Kmp tokenizer #49

nomisRev · 2023-05-10T11:06:18Z

This PR introduces a KMP tokenizer, ported from https://github.com/knuddelsgmbh/jtokkit. Excuse the 200k additions, but most of that are encodings..

It moves TokenTextSplitter into commonMain with the new code.

Port & add tests (can also be in subsequent PR)

This was a quick spike to see if we could port it from Java to KMP, and it was quite easy based on a discussion yesterday with @raulraja.

@xebia-functional/team-ai

franciscodr · 2023-05-10T12:24:05Z

gradle/libs.versions.toml

-scrape-it-browser-fetcher = { module = "it.skrape:skrapeit-browser-fetcher", version.ref = "scrapeit" }
-scrape-it-async-fetcher = { module = "it.skrape:skrapeit-asyn-fetcher", version.ref = "scrapeit" }
-jtokk-it = { module = "com.knuddels:jtokkit", version.ref = "jtokkit" }
+skrape = { module = "it.skrape:skrapeit", version.ref = "scrapeit" }


Nit: Can we rename scrapeit to skrapeit in the version reference too?

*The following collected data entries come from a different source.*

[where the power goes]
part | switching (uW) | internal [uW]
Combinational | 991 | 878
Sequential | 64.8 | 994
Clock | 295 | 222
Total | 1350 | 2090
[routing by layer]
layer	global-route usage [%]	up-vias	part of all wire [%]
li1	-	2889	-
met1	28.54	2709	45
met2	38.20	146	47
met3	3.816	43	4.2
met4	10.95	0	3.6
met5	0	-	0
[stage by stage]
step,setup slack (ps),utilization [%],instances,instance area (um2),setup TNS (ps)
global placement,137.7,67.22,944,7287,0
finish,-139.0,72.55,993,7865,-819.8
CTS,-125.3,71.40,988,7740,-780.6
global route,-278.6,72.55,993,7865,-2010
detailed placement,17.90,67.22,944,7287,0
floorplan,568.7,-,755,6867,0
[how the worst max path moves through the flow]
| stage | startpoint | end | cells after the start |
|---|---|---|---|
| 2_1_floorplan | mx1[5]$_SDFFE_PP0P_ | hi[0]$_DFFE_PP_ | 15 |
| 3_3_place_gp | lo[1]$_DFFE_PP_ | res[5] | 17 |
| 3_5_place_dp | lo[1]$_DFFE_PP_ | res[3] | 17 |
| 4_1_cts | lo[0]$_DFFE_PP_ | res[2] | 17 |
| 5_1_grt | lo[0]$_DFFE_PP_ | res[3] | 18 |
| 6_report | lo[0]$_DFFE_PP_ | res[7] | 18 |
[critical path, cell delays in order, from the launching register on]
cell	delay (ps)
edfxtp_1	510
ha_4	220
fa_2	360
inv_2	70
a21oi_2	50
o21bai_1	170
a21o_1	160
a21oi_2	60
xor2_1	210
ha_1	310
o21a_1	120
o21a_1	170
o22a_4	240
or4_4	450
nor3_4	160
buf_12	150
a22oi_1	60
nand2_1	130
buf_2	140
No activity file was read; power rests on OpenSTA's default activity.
`config.mk`:
```
export PLATFORM = sky130hd
export DESIGN_NAME = nbcs_ctrl_flat
export DESIGN_NICKNAME = d
export VERILOG_FILES = /design/src/design/nbcs_pkg.sv /design/src/design/nbcs_if.sv /design/src/design/nbcs_ctrl.sv /design/src/flat_wrapper.sv
export SDC_FILE = /design/constraint.sdc
export NUM_CORES = 1
export LEC_CHECK = 0
export BUFFER_PORTS_ARGS = -buffer_cell sky130_fd_sc_hd__buf_2
export CAP_MARGIN = 15
export CORE_ASPECT_RATIO = 0.75
export CORE_MARGIN = 2
export CORE_UTILIZATION = 62
export DETAILED_ROUTE_END_ITERATION = 10
export MAX_ROUTING_LAYER = met4
export PLACE_DENSITY = 0.83
export RECOVER_POWER = 50
export REMOVE_ABC_BUFFERS = 1
export SLEW_MARGIN = 20
export SYNTH_ARGS = -nofsm -noshare
export SYNTH_HDL_FRONTEND = slang
export SYNTH_SLANG_ARGS = --single-unit
```
`constraint.sdc`:
```
create_clock -name clk -period 13.3 [get_ports clk]
set_input_delay 0.665 -clock clk [delete_from_list [all_inputs] [get_ports clk]]
set_output_delay 0.665 -clock clk [all_outputs]
set_load 0.02 [all_outputs]
```
`src/design/nbcs_pkg.sv`:
```
// ----------------------------------------------------------------------------
// nbcs_pkg: shared types and constants of the contrast stretch
// Widths, register indexes, item codes and the structs that travel
// between the control, line buffer, lane and merge modules.
// ----------------------------------------------------------------------------
package nbcs_pkg;

  localparam int MAX_COLS = 2048;
  localparam int COL_W = $clog2(MAX_COLS);
  localparam int CNT_W = $clog2(MAX_COLS + 2);

  localparam int PIX_W = 8;
  localparam int NUM_CH = 3;
  localparam int WORD_W = PIX_W * NUM_CH;

  localparam int COLS_FIELD_W = 12;
  localparam int ROW_W = 16;
  localparam int STEP_W = 8;

  localparam int CFG_IDX_W = 2;
  localparam int CFG_DATA_W = 16;

  localparam logic [CFG_IDX_W-1:0] CFG_FRAME_COLS = 2'd0;
  localparam logic [CFG_IDX_W-1:0] CFG_FRAME_ROWS = 2'd1;
  localparam logic [CFG_IDX_W-1:0] CFG_STEP_AMOUNT = 2'd2;

  localparam logic KIND_PIXEL = 1'b0;
  localparam logic KIND_FLUSH = 1'b1;

  localparam int OQ_DEPTH = 8;
  localparam int OQ_W = $clog2(OQ_DEPTH);
  localparam int OQ_CW = $clog2(OQ_DEPTH + 1);

  typedef logic [PIX_W-1:0] pix_t;
  typedef logic [NUM_CH-1:0][PIX_W-1:0] pix3_t;

  typedef struct packed {
    logic take;
    logic [COL_W-1:0] col;
  } slot_t;

  typedef struct packed {
    logic emit;
    logic [COL_W-1:0] oc;
    logic [ROW_W-1:0] orow;
  } s1_t;

  typedef struct packed {
    logic emit;
    logic border;
    logic frame_end;
  } tag_t;

  typedef struct packed {
    pix_t blue;
    pix_t green;
    pix_t red;
    logic frame_end;
  } res_t;

  function automatic pix_t min3(input pix_t a, input pix_t b, input pix_t c);
    pix_t m;
    m = (a < b) ? a : b;
    return (c < m) ? c : m;
  endfunction

  function automatic pix_t max3(input pix_t a, input pix_t b, input pix_t c);
    pix_t m;
    m = (a > b) ? a : b;
    return (c > m) ? c : m;
  endfunction

endpackage

```
`src/design/nbcs_if.sv`:
```


interface nbcs_cfg_if;
  import nbcs_pkg::*;
  logic valid;
  logic ready;
  logic [CFG_IDX_W-1:0] index;
  logic [CFG_DATA_W-1:0] data;
  modport source (output valid, index, data, input ready);
  modport sink (input valid, index, data, output ready);
endinterface

```
`src/design/nbcs_ctrl.sv`:
```
// ----------------------------------------------------------------------------
// nbcs_ctrl: registers, stream position and pending count
// Holds the configuration, tracks the raster position and the number of
// pending results, and tags each item with its center position.
// ----------------------------------------------------------------------------
module nbcs_ctrl (
  input  logic clk,
  input  logic rst,
  nbcs_cfg_if.sink cfg,
  input  logic fire,
  input  logic kind,
  output nbcs_pkg::slot_t slot,
  output logic s1_valid,
  output nbcs_pkg::s1_t s1,
  output logic [nbcs_pkg::CNT_W-1:0] cols,
  output logic [nbcs_pkg::ROW_W-1:0] rows,
  output logic [nbcs_pkg::STEP_W-1:0] step
);
  import nbcs_pkg::*;

  logic [COLS_FIELD_W-1:0] frame_cols;
  logic [ROW_W-1:0] frame_rows;
  logic [COL_W-1:0] column_count;
  logic [COL_W-1:0] column_count_next;
  logic [ROW_W-1:0] row_count;
  logic [ROW_W-1:0] row_count_next;
  logic [CNT_W-1:0] pending_count;
  logic [CNT_W-1:0] pending_count_next;

  logic [CNT_W-1:0] lim;
  logic [CNT_W-1:0] pend;
  logic [COL_W-1:0] col;
  logic [ROW_W-1:0] row;
  logic [ROW_W:0] r_inc;
  logic [CNT_W-1:0] nc;
  logic [ROW_W:0] r2;
  logic [1:0] sub;
  logic emit;
  logic [ROW_W-1:0] s1_next_orow;
  logic [COL_W-1:0] s1_next_oc;

  assign cfg.ready = 1'b1;

  always_comb begin
    if (frame_cols < COLS_FIELD_W'(3)) begin
      cols = CNT_W'(3);
    end else if (32'(frame_cols) > 32'(MAX_COLS)) begin
      cols = CNT_W'(MAX_COLS);
    end else begin
      cols = CNT_W'(frame_cols);
    end
    rows = (frame_rows < ROW_W'(3)) ? ROW_W'(3) : frame_rows;
  end

  always_comb begin
    lim = cols + CNT_W'(1);
    pend = (pending_count > lim) ? lim : pending_count;
    slot.take = fire && !(kind == KIND_FLUSH && pend == '0);

    if (CNT_W'(column_count) >= cols) begin
      col = '0;
      r_inc = {1'b0, row_count} + (ROW_W+1)'(1);
    end else begin
      col = column_count;
      r_inc = {1'b0, row_count};
    end
    row = (r_inc >= {1'b0, rows}) ? '0 : r_inc[ROW_W-1:0];
    slot.col = col;

    sub = (col != '0) ? 2'd1 : 2'd2;
    if ({1'b0, row} >= (ROW_W+1)'(sub)) begin
      s1_next_orow = row - ROW_W'(sub);
    end else begin
      s1_next_orow = ROW_W'({1'b0, row} + {1'b0, rows} - (ROW_W+1)'(sub));
    end
    s1_next_oc = (col != '0) ? col - COL_W'(1) : COL_W'(cols - CNT_W'(1));

    nc = CNT_W'(col) + CNT_W'(1);
    r2 = {1'b0, row} + (ROW_W+1)'(1);
    if (nc >= cols) begin
      column_count_next = '0;
      row_count_next = (r2 >= {1'b0, rows}) ? '0 : r2[ROW_W-1:0];
    end else begin
      column_count_next = nc[COL_W-1:0];
      row_count_next = row;
    end

    if (kind == KIND_FLUSH) begin
      emit = 1'b1;
      pending_count_next = pend - CNT_W'(1);
      if (pending_count_next == '0) begin
        column_count_next = '0;
        row_count_next = '0;
      end
    end else begin
      emit = (pend >= lim);
      pending_count_next = emit ? lim : pend + CNT_W'(1);
    end
  end

  always_ff @(posedge clk) begin
    if (rst) begin
      frame_cols <= COLS_FIELD_W'(640);
      frame_rows <= ROW_W'(480);
      step <= STEP_W'(1);
      column_count <= '0;
      row_count <= '0;
      pending_count <= '0;
      s1_valid <= 1'b0;
    end else begin
      if (cfg.valid) begin
        case (cfg.index)
          CFG_FRAME_COLS: frame_cols <= cfg.data[COLS_FIELD_W-1:0];
          CFG_FRAME_ROWS: frame_rows <= cfg.data[ROW_W-1:0];
          CFG_STEP_AMOUNT: step <= cfg.data[STEP_W-1:0];
          default: ;
        endcase
      end
      s1_valid <= slot.take;
      if (slot.take) begin
        column_count <= column_count_next;
        row_count <= row_count_next;
        pending_count <= pending_count_next;
      end
    end
  end

  always_ff @(posedge clk) begin
    if (slot.take) begin
      s1.emit <= emit;
      s1.oc <= s1_next_oc;
      s1.orow <= s1_next_orow;
    end
  end

endmodule

```
`src/flat_wrapper.sv`:
```
// flat-port wrapper written by rule: the top's interface ports become plain ports
module nbcs_ctrl_flat import nbcs_pkg::*;
  (clk, rst, fire, kind, slot, s1_valid, s1, cols, rows, step, cfg_valid, cfg_index, cfg_data, cfg_ready);
  nbcs_cfg_if cfg_i ();
  input  logic clk;
  input  logic rst;
  input  logic fire;
  input  logic kind;
  output nbcs_pkg::slot_t slot;
  output logic s1_valid;
  output nbcs_pkg::s1_t s1;
  output logic [nbcs_pkg::CNT_W-1:0] cols;
  output logic [nbcs_pkg::ROW_W-1:0] rows;
  output logic [nbcs_pkg::STEP_W-1:0] step;
  input wire logic [$bits(cfg_i.valid)-1:0] cfg_valid;
  input wire logic [$bits(cfg_i.index)-1:0] cfg_index;
  input wire logic [$bits(cfg_i.data)-1:0] cfg_data;
  output wire logic [$bits(cfg_i.ready)-1:0] cfg_ready;
  assign cfg_i.valid = cfg_valid;
  assign cfg_i.index = cfg_index;
  assign cfg_i.data = cfg_data;
  assign cfg_ready = cfg_i.ready;
  nbcs_ctrl u_core (.clk(clk), .rst(rst), .cfg(cfg_i), .fire(fire), .kind(kind), .slot(slot), .s1_valid(s1_valid), .s1(s1), .cols(cols), .rows(rows), .step(step));
endmodule
```
After elaboration in Yosys (flattened, before gate mapping)
Cells that the tools add are included.
{"block": "totals", "latchBits": 0, "romBits": 0, "elab_cells": 62, "reg_bits": 104, "mem_bits_rw": 0, "n_memories": 0, "inputBits": 23, "out_inout_bits": 78}
{"block": "classes", "order_cmp": 10, "n_reduce_logical": 10, "multipliers": 0, "n_bitwise": 0, "n_addsub": 11, "eq_ne": 2, "shift": 0, "div": 0, "n_mux": 19}
{"operator": "$mux 16", "n": 7}
{"operator": "$mux 12", "n": 5}
{"operator": "$mux 11", "n": 5}
{"operator": "$add 16x1->17 const B", "n": 2}
{"operator": "$ge 17x16->1", "n": 2}
{"operator": "$sub 16x2->16", "n": 2}
{"operator": "$add 12x1->12 const B", "n": 2}
{"operator": "$ge 12x12->1", "n": 2}
{"operator": "$logic_not 12->1", "n": 2}
{"operator": "$sub 11x1->11 const B", "n": 2}
{"operator": "$mux 17", "n": 1}
{"operator": "$add 16x16->16", "n": 1}
{"operator": "$ge 16x2->1", "n": 1}
{"operator": "$lt 16x2->1 const B", "n": 1}
{"operator": "$add 11x1->12 const B", "n": 1}
{"operator": "$ge 11x12->1", "n": 1}
{"operator": "$gt 12x12->1", "n": 1}
{"operator": "$gt 12x12->1 const B", "n": 1}
{"operator": "$lt 12x2->1 const B", "n": 1}
{"operator": "$sub 12x1->12 const B", "n": 1}
{"operator": "$reduce_bool 11->1", "n": 1}
{"operator": "$reduce_and 2->1", "n": 3}
{"operator": "$eq 2x1->1 const B", "n": 1}
{"operator": "$eq 2x2->1 const B", "n": 1}
{"operator": "other kinds (4)", "n": 5}

Depth between registers and ports, before layout
{"block": "logic_depth", "ltp_word": 13, "ltp_mapped": 42, "ltp_nobuf": 36}

Least setup slack after synthesis
Ideal clock, no wire load.
{"block": "synth_timing", "path_type": "register to register", "from": "register u_core.frame_cols[6]", "to": "register u_core.row_count[6]", "slack_ps": 5759, "path_buffers": 7, "t_arrival_ps": 7452, "stages_incl_launch_ff": 40, "setup_time_ps": 90, "required_time_ps": 13210, "period_less_slack_ps": 7541, "cell_sequence": "dfxtp_1 clkbuf_1 nor3_1 a31oi_1 nor2_1 ha_1 nor2b_1 o21ai_1 a221oi_2 o21a_1 buf_6 buf_6 clkbuf_1 xnor2_1 inv_1 ha_1 inv_1 a21oi_1 [4 not listed] clkbuf_1 nand2_1 inv_1 ha_1 nand4_1 nor3b_1 xnor2_1 ha_1 o211ai_1 a21boi_0 o21ai_0 nand3_1 o21ai_0 nand2_1 a31oi_1 buf_2 a22oi_1 a211oi_1"}
{"block": "synth_via", "elab_chain_len": 13, "word_cells_on_any_way": 26, "cone_classes": "add/sub (4); order compare (7); mux (10); reduce/logical (5)"}
{"item": "start: declaration", "line": "nbcs_ctrl.sv:21", "text": "logic [COLS_FIELD_W-1:0] frame_cols;"}
{"item": "start signal: assignment", "line": "nbcs_ctrl.sv:113", "text": "CFG_FRAME_COLS: frame_cols <= cfg.data[COLS_FIELD_W-1:0];"}
{"item": "$gt 12x12->1", "line": "nbcs_ctrl.sv:47", "text": "end else if (32'(frame_cols) > 32'(MAX_COLS)) begin"}
{"item": "$mux 12", "line": "nbcs_ctrl.sv:47"}
{"item": "$mux 12 (*)", "line": "nbcs_ctrl.sv:45", "text": "if (frame_cols < COLS_FIELD_W'(3)) begin"}
{"item": "named net cols (one bit)", "line": "flat_wrapper.sv:12", "text": "output logic [nbcs_pkg::CNT_W-1:0] cols;"}
{"item": "$ge 11x12->1", "line": "nbcs_ctrl.sv:60", "text": "if (CNT_W'(column_count) >= cols) begin"}
{"item": "$mux 17", "line": "nbcs_ctrl.sv:60"}
{"item": "$ge 17x16->1", "line": "nbcs_ctrl.sv:67", "text": "row = (r_inc >= {1'b0, rows}) ? '0 : r_inc[ROW_W-1:0];"}
{"item": "$mux 16", "line": "nbcs_ctrl.sv:67"}
{"item": "$add 16x1->17", "line": "nbcs_ctrl.sv:79", "text": "r2 = {1'b0, row} + (ROW_W+1)'(1);"}
{"item": "$ge 17x16->1", "line": "nbcs_ctrl.sv:82", "text": "row_count_next = (r2 >= {1'b0, rows}) ? '0 : r2[ROW_W-1:0];"}
{"item": "$mux 16", "line": "nbcs_ctrl.sv:82"}
{"item": "$mux 16", "line": "nbcs_ctrl.sv:80", "text": "if (nc >= cols) begin"}
{"item": "$mux 16", "line": "nbcs_ctrl.sv:91", "text": "if (pending_count_next == '0) begin"}
{"item": "$mux 16", "line": "nbcs_ctrl.sv:88", "text": "if (kind == KIND_FLUSH) begin"}
{"item": "end signal: assignment", "line": "nbcs_ctrl.sv:122", "text": "row_count <= row_count_next;"}
{"item": "end: declaration", "line": "nbcs_ctrl.sv:25", "text": "logic [ROW_W-1:0] row_count;"}
The timed path passes the listed nets; every way through them passes the cells marked *.
A chain may end at the register's enable or synchronous reset.

Worst setup path in the final report
{"block": "layout_timing", "from": "register u_core.frame_cols[11]", "to": "register u_core.row_count[6]"}
{"block": "layout_via", "elab_chain_len": 13, "word_cells_on_any_way": 26, "cone_classes": "add/sub (4); order compare (7); mux (10); reduce/logical (5)"}
{"item": "$gt 12x12->1", "line": "nbcs_ctrl.sv:47"}
{"item": "$mux 12", "line": "nbcs_ctrl.sv:47"}
{"item": "$mux 12 (*)", "line": "nbcs_ctrl.sv:45"}
{"item": "$ge 11x12->1", "line": "nbcs_ctrl.sv:60"}
{"item": "$mux 17", "line": "nbcs_ctrl.sv:60"}
{"item": "$ge 17x16->1", "line": "nbcs_ctrl.sv:67"}
{"item": "$mux 16", "line": "nbcs_ctrl.sv:67"}
{"item": "$add 16x1->17", "line": "nbcs_ctrl.sv:79"}
{"item": "$ge 17x16->1", "line": "nbcs_ctrl.sv:82"}
{"item": "$mux 16", "line": "nbcs_ctrl.sv:82"}
{"item": "$mux 16", "line": "nbcs_ctrl.sv:80"}
{"item": "$mux 16", "line": "nbcs_ctrl.sv:91"}
{"item": "$mux 16", "line": "nbcs_ctrl.sv:88"}
Every way passes the cells marked *; elsewhere a longest branch is shown, timed or not.

==> results.cfg <==
[run_status]
status = finished, final reports clean

[timing]
worst_slew_pin_slew_ns = 1.28
min_period_ns = 10.52
slew_violations = 0
finalCritPeriodShare_pct = 79.1
finalSetupTns_ns = 0
fmaxAchievable_ghz = 0.0950
clock_skew_ns = 0.0124
grt_setup_unrepaired = no
hold_viol_final = 0
maxSlewHeadroom_pct = 14.6
setup_viol = 0

[synth]
netlist_area_mm2 = 0.0102
async_reset_ff_share_pct = 0
synth_warnings = 0
ys_ff_latch = 104
synth_cell_type_count = 95
syn_area_per_cell_um2 = 7.81
synthCells = 1302
synth_enable_flop_cells = 28
ys_seq_area_share_pct = 23.2
synth_ff_type = dfxtp_1

[worst_setup_path]
crit_top_cell = ha_1
worstPathMaxFanout = 29
endpoint_kind = flip-flop
worst-path-stages = 31
critPathTopFamily = compound AO/OA/AOI/OAI gates
crit_path_top_delay_cell = clkbuf_1
crit_buf_inv = 3
endpoint = u_core.row_count[6]$_SDFFE_PP0P_
r2r_cells = 31
arrival_ns = 10.80
worstReg2RegStart = u_core.frame_cols[11]$_SDFFE_PP0P_
r2r-end = u_core.row_count[6]$_SDFFE_PP0P_
worst_ep_required_time_ns = 13.58
crit_start = u_core.frame_cols[11]$_SDFFE_PP0P_
crit_type = reg2reg
max_stage_delay_ns = 0.93
critPathLaunchType = flip-flop
regToRegSetupSlack_ns = 2.78

[floorplan]
die_x_um = 152
rows = 40
die-area_mm2 = 0.0175
die_y_um = 115
core_area_mm2 = 0.0160
start_util_pct = 63.5
pin_count = 101

[layout]
drive_gt1_share_pct = 7.87
fin_util_pct = 68.0
syn_to_final_growth_pct = 7.15
layout.nets = 1500
antennaDiodeCount = 0

[cts]
numCtsBuffers = 9
holdBufCountCts = 0
cts.sinks = 104
post_cts_buffers = 0
cts.reportedPaths.clkPinSlew_ns = 0.08
cts-resized-gates = 0
insertion_delay_ns = 0.36
cts_root_buffer = clkbuf_16
htreeDepth = 3
tritoncts = yes
clockBufferDepth = 2

[worst_hold_path]
hp-class = reg2reg

[power]
vdd_drop_max_mv = 0.119
p_leak_nw = 4.62
power.density_mw_per_mm2 = 167

[drt]
avgRoutedWirePerCell_um = 19.4
vias = 10037
wirelength_mm = 30.5
drc_errors = 0
firstDrtPassIters = 5
ant_nets = 0
vias_per_cell = 6.40
drt_iter0_drc = 1223

[global_routing]
antenna_found_initial = 0
grt_pass1_wl_mm = 48.6
grt_max_degree = 52
track_usage_pct = 35.9
grt_pass1_vias = 8801
grt-ovfl-total = 0

[place]
place_hpwl_mm = 23.9
place_congestion = 1.06
io_buffer_count = 99

[job]
cap_violations = 0
==> final cells by class <==
type | count | area [um2]
clock buffer | 9 | 225
clock inverter | 7 | 60.1
fill | 1350 | 5120
inverter | 108 | 407
multi-input combinational | 1019 | 7070
sequential | 104 | 2360
tap | 210 | 263
timing repair buffer | 112 | 504
==> metrics by stage <==
step / worst slack [ns] / area, um2 / instances / hold WS [ns] / power, mW
detailed placement: 4.41 / 10700 / 1553 / 0.468 / 1.53
floorplan: 5.46 / 9840 / 1231 / 0.439 / 1.24
global route: 1.99 / 10900 / 1569 / 0.508 / 1.94
global placement: 4.72 / 10700 / 1553 / 0.439 / 1.52
finish: 2.78 / 10900 / 1569 / 0.473 / 1.82
CTS: 4.33 / 11000 / 1569 / 0.479 / 1.80
==> worst register-to-register path: cells and delay by family (launching register included) <==
family	cells	cell delay, ns
buffers and inverters	3	2.45
adder cells (fa/ha/maj)	4	1.30
XOR/XNOR	2	0.66
AND/OR/NAND/NOR	9	2.09
AO/OA/AOI/OAI	13	3.64
flip-flops	1	0.32
==> synth_stat cells, types with 9 or more instances <==
cell type  instances  area (um2)
a211oi_1          15         113
a21o_1            17         128
a21oi_1           96         480
a22o_1            11        96.3
a31oi_1           10        62.6
and2_1            17         106
and3_1            13        81.3
buf_2             14        70.1
clkbuf_1          47         176
dfxtp_1           76        1520
edfxtp_1          28         841
ha_1             120        1500
inv_1            106         398
mux2_2             9         101
mux2i_1           21         210
nand2_1          159         597
nand2b_1          12        75.1
nand3_1           33         165
nand3b_1           9        67.6
nand4_1           18         113
nor2_1            92         345
nor2b_1           11        68.8
nor3_1            29         145
nor4_1            17         106
o211ai_1          13        97.6
o21a_1            13        97.6
o21ai_0           47         235
o21ai_1           21         105
or3_1             12        75.1
xnor2_1           56         490
xor2_1            29         254
==> state kept, by name, summed over array words and instances (netlist names) <==
signal and count:
u_core.s1 28, u_core.frame_rows 16, u_core.row_count 16, u_core.frame_cols 12, u_core.pending_count 12, u_core.column_count 11
u_core.step 8, u_core.s1_valid 1
==> power breakdown <==
part / internal, mW / switching (mW) / total [mW]
combinational: 0.417 / 0.676 / 1.09
sequential: 0.409 / 0.0502 / 0.459
clock: 0.131 / 0.135 / 0.266
total: 0.957 / 0.861 / 1.82
==> worst min-delay path by stage <==
stage	to	slack, ns	from	cells after the start
2_1_floorplan	u_core.frame_rows[1]$_SDFFE_PP0P_	0.44	u_core.frame_rows[1]$_SDFFE_PP0P_	2
3_3_place_gp	u_core.step[0]$_SDFFE_PP1P_	0.44	u_core.step[0]$_SDFFE_PP1P_	1
3_5_place_dp	u_core.frame_rows[1]$_SDFFE_PP0P_	0.47	u_core.frame_rows[1]$_SDFFE_PP0P_	2
4_1_cts	u_core.frame_rows[1]$_SDFFE_PP0P_	0.48	u_core.frame_rows[1]$_SDFFE_PP0P_	2
5_1_grt	u_core.frame_rows[0]$_SDFFE_PP0P_	0.51	u_core.frame_rows[0]$_SDFFE_PP0P_	2
6_report	u_core.row_count[14]$_SDFFE_PP0P_	0.47	u_core.row_count[14]$_SDFFE_PP0P_	2
==> kinds of logic after synthesis <==
group / Yosys count / share of synthesized area (%)
compound gates: 315 / 20.5
flops: 104 / 23.2
buf+inv: 179 / 7.27
fa+ha+maj: 123 / 15.4
xor+xnor: 85 / 7.32
other cells: 1 / 0.0369
simple gates: 465 / 23.2
mux: 30 / 3.06
==> routing by layer <==
layer / vias to the layer above / track usage (%) / part of all wire, %
met4: 0 / 5.42 / 0.70
met5: - / - / 0
met2: 662 / 46.6 / 37
met1: 4627 / 54.9 / 47
li1: 4722 / - / -
met3: 26 / 10.3 / 15
==> cells in the final DEF, fill, tap and decap left out, types with 5 or more instances in the layout <==
master / instances
and2_1: 15
nor2_1: 92
and3_1: 13
a211o_1: 6
xnor2_1: 56
nand3_1: 33
a22o_1: 11
mux2_2: 9
ha_1: 120
nor3_1: 29
dfxtp_1: 76
a21oi_1: 96
o211ai_1: 13
nand2_1: 159
a211oi_1: 15
buf_4: 11
xor2_1: 29
nand4_1: 18
o21ai_0: 46
o21ai_1: 22
nor2b_1: 11
nor3b_1: 8
or3_1: 12
nor4_1: 17
buf_2: 34
o21a_1: 13
mux2i_1: 21
nand2b_1: 12
a21o_1: 17
inv_1: 105
edfxtp_1: 28
clkbuf_16: 9
a31oi_1: 10
a22oi_1: 5
o31ai_1: 6
o31a_1: 6
clkbuf_1: 67
nand3b_1: 9
Power figures use the tool's default switching activity.
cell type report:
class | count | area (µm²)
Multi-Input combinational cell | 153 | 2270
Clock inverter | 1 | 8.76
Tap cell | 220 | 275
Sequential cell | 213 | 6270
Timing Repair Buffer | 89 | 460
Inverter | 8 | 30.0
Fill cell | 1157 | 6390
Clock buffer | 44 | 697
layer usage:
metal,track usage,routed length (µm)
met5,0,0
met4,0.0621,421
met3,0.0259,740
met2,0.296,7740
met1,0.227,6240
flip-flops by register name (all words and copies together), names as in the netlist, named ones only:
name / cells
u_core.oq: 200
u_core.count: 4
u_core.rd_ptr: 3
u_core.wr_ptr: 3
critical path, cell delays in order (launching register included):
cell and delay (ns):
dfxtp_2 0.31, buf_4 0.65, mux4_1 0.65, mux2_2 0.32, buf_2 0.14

franciscodr · 2023-05-10T12:25:34Z

kotlin/src/jvmMain/kotlin/com/xebia/functional/tool/DefaultSearch.kt

 import com.xebia.functional.tools.Agent

 suspend fun search(vararg prompt: String): Array<out Agent> =
  prompt
    .map {
      bingSearch(
        search = it,
-        TokenTextSplitter(modelName = "gpt-3.5-turbo", chunkSize = 100, chunkOverlap = 50)
+        TokenTextSplitter(ModelType.GPT_3_5_TURBO, chunkSize = 100, chunkOverlap = 50)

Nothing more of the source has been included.